### Task goal
Retype, exactly as they appear below, the lines between the line holding "set qor(drtPass1Iterations) 4" and the line holding "## run 2: final cells by class", both ends included.

BEGIN Material provided

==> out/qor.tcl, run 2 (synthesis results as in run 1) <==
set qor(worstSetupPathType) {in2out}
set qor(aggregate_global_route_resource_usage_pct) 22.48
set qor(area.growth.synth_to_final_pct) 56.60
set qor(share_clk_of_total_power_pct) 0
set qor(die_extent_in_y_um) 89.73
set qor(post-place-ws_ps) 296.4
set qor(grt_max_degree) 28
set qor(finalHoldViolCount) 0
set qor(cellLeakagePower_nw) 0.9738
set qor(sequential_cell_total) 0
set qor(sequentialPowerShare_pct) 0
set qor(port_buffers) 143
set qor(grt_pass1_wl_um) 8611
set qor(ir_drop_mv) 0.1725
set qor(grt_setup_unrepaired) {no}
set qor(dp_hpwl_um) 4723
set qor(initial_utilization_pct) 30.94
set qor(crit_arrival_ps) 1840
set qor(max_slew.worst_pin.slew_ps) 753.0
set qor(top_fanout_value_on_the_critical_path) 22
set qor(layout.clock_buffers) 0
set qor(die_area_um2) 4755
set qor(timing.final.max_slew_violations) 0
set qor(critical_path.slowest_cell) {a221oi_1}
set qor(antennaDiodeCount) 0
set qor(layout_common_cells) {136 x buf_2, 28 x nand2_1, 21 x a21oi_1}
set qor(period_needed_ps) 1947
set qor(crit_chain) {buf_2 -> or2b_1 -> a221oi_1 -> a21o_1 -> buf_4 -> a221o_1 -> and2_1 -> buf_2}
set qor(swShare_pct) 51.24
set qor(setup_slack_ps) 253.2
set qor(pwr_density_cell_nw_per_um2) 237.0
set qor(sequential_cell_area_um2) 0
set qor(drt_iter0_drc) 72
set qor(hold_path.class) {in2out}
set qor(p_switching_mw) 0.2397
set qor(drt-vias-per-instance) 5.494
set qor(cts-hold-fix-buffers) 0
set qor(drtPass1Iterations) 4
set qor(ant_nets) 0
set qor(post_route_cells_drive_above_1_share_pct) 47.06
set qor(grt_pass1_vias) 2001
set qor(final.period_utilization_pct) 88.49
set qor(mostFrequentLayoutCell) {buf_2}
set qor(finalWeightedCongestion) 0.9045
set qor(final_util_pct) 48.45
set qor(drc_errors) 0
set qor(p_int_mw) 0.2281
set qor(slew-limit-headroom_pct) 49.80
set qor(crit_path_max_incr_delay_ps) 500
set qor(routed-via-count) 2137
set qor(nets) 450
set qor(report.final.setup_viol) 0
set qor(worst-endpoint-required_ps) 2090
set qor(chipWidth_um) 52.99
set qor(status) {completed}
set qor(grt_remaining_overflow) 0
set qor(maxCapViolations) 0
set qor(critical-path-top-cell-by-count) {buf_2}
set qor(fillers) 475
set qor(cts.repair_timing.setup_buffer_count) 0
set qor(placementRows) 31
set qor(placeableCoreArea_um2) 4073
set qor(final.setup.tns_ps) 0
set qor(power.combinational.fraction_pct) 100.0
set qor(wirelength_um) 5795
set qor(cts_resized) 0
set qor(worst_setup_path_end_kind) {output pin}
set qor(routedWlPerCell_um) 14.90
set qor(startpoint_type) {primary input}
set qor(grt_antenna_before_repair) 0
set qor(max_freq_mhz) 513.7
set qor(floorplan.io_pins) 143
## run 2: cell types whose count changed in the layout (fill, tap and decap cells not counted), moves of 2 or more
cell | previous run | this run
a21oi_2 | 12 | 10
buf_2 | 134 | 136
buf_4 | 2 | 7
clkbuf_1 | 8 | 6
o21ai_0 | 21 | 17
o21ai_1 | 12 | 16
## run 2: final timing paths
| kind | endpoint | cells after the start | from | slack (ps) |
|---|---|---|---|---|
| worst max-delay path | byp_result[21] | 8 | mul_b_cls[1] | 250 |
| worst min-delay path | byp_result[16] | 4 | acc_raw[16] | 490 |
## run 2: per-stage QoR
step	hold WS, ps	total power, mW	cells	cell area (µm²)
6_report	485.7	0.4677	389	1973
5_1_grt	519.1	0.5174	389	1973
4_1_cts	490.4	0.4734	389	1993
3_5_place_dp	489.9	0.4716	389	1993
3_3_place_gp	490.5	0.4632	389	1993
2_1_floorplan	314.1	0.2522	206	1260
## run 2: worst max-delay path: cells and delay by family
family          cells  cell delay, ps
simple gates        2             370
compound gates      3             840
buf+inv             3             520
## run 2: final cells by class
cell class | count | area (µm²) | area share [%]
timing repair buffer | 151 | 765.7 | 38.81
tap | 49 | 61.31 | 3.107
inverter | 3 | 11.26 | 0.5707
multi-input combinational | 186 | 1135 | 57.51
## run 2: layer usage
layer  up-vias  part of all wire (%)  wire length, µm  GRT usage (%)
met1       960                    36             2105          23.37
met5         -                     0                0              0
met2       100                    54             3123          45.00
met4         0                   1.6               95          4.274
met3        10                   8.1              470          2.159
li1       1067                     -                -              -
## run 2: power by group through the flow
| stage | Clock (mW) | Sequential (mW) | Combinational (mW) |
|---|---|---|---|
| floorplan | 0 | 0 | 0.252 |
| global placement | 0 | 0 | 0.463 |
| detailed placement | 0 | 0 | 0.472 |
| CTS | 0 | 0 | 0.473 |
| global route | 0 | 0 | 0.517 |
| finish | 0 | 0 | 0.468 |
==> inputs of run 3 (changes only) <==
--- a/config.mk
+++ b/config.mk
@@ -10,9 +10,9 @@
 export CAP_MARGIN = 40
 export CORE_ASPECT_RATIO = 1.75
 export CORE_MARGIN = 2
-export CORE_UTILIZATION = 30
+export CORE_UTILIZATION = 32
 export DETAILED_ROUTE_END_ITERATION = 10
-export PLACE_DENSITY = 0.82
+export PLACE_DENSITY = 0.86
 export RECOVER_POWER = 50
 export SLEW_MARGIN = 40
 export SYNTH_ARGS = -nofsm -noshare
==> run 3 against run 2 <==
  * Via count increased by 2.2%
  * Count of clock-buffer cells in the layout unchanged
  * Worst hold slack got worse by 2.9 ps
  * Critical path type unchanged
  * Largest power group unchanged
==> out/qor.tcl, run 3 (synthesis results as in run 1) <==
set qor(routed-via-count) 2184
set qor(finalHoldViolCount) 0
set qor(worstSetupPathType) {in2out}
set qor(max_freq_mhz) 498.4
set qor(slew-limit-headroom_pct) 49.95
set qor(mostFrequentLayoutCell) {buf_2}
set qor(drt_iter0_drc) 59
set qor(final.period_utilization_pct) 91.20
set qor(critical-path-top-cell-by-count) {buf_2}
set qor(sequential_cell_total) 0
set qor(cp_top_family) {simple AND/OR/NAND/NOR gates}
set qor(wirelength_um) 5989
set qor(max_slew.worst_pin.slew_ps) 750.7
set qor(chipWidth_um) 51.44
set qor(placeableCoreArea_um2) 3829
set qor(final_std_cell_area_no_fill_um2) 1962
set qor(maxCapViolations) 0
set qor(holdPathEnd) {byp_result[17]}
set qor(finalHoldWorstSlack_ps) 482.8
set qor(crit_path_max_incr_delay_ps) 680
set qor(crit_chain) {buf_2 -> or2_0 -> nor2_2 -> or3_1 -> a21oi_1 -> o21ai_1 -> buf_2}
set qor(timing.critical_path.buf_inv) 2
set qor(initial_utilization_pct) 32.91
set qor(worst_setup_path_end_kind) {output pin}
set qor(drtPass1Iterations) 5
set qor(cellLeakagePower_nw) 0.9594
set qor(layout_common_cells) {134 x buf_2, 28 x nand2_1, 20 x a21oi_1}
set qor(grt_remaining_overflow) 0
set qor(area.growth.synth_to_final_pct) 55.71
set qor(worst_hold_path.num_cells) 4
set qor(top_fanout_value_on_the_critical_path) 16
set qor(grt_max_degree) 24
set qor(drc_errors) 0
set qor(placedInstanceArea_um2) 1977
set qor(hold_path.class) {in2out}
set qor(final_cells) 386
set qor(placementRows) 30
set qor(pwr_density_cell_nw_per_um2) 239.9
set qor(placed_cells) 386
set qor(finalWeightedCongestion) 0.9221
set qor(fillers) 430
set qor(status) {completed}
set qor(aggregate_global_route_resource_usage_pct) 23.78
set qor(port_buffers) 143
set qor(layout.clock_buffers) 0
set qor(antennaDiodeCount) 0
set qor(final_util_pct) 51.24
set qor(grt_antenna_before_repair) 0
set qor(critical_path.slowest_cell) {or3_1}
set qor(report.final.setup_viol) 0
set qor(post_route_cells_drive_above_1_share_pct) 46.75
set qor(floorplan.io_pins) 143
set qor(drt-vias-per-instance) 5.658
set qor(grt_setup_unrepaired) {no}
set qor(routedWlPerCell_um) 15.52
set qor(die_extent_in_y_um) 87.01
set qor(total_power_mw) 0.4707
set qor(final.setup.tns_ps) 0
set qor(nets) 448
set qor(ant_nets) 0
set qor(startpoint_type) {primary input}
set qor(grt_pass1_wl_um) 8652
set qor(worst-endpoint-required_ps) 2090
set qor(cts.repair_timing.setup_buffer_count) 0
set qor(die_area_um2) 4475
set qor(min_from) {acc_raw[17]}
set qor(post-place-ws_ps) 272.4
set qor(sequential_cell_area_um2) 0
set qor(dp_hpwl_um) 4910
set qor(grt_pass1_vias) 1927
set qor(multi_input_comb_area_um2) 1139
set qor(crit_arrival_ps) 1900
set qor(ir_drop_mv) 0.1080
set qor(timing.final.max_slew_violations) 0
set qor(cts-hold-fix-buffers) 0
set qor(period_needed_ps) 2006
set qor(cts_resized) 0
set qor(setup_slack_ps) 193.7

END Material provided

### Response to this exercise
set qor(drtPass1Iterations) 4
set qor(ant_nets) 0
set qor(post_route_cells_drive_above_1_share_pct) 47.06
set qor(grt_pass1_vias) 2001
set qor(final.period_utilization_pct) 88.49
set qor(mostFrequentLayoutCell) {buf_2}
set qor(finalWeightedCongestion) 0.9045
set qor(final_util_pct) 48.45
set qor(drc_errors) 0
set qor(p_int_mw) 0.2281
set qor(slew-limit-headroom_pct) 49.80
set qor(crit_path_max_incr_delay_ps) 500
set qor(routed-via-count) 2137
set qor(nets) 450
set qor(report.final.setup_viol) 0
set qor(worst-endpoint-required_ps) 2090
set qor(chipWidth_um) 52.99
set qor(status) {completed}
set qor(grt_remaining_overflow) 0
set qor(maxCapViolations) 0
set qor(critical-path-top-cell-by-count) {buf_2}
set qor(fillers) 475
set qor(cts.repair_timing.setup_buffer_count) 0
set qor(placementRows) 31
set qor(placeableCoreArea_um2) 4073
set qor(final.setup.tns_ps) 0
set qor(power.combinational.fraction_pct) 100.0
set qor(wirelength_um) 5795
set qor(cts_resized) 0
set qor(worst_setup_path_end_kind) {output pin}
set qor(routedWlPerCell_um) 14.90
set qor(startpoint_type) {primary input}
set qor(grt_antenna_before_repair) 0
set qor(max_freq_mhz) 513.7
set qor(floorplan.io_pins) 143
## run 2: cell types whose count changed in the layout (fill, tap and decap cells not counted), moves of 2 or more
cell | previous run | this run
a21oi_2 | 12 | 10
buf_2 | 134 | 136
buf_4 | 2 | 7
clkbuf_1 | 8 | 6
o21ai_0 | 21 | 17
o21ai_1 | 12 | 16
## run 2: final timing paths
| kind | endpoint | cells after the start | from | slack (ps) |
|---|---|---|---|---|
| worst max-delay path | byp_result[21] | 8 | mul_b_cls[1] | 250 |
| worst min-delay path | byp_result[16] | 4 | acc_raw[16] | 490 |
## run 2: per-stage QoR
step	hold WS, ps	total power, mW	cells	cell area (µm²)
6_report	485.7	0.4677	389	1973
5_1_grt	519.1	0.5174	389	1973
4_1_cts	490.4	0.4734	389	1993
3_5_place_dp	489.9	0.4716	389	1993
3_3_place_gp	490.5	0.4632	389	1993
2_1_floorplan	314.1	0.2522	206	1260
## run 2: worst max-delay path: cells and delay by family
family          cells  cell delay, ps
simple gates        2             370
compound gates      3             840
buf+inv             3             520
## run 2: final cells by class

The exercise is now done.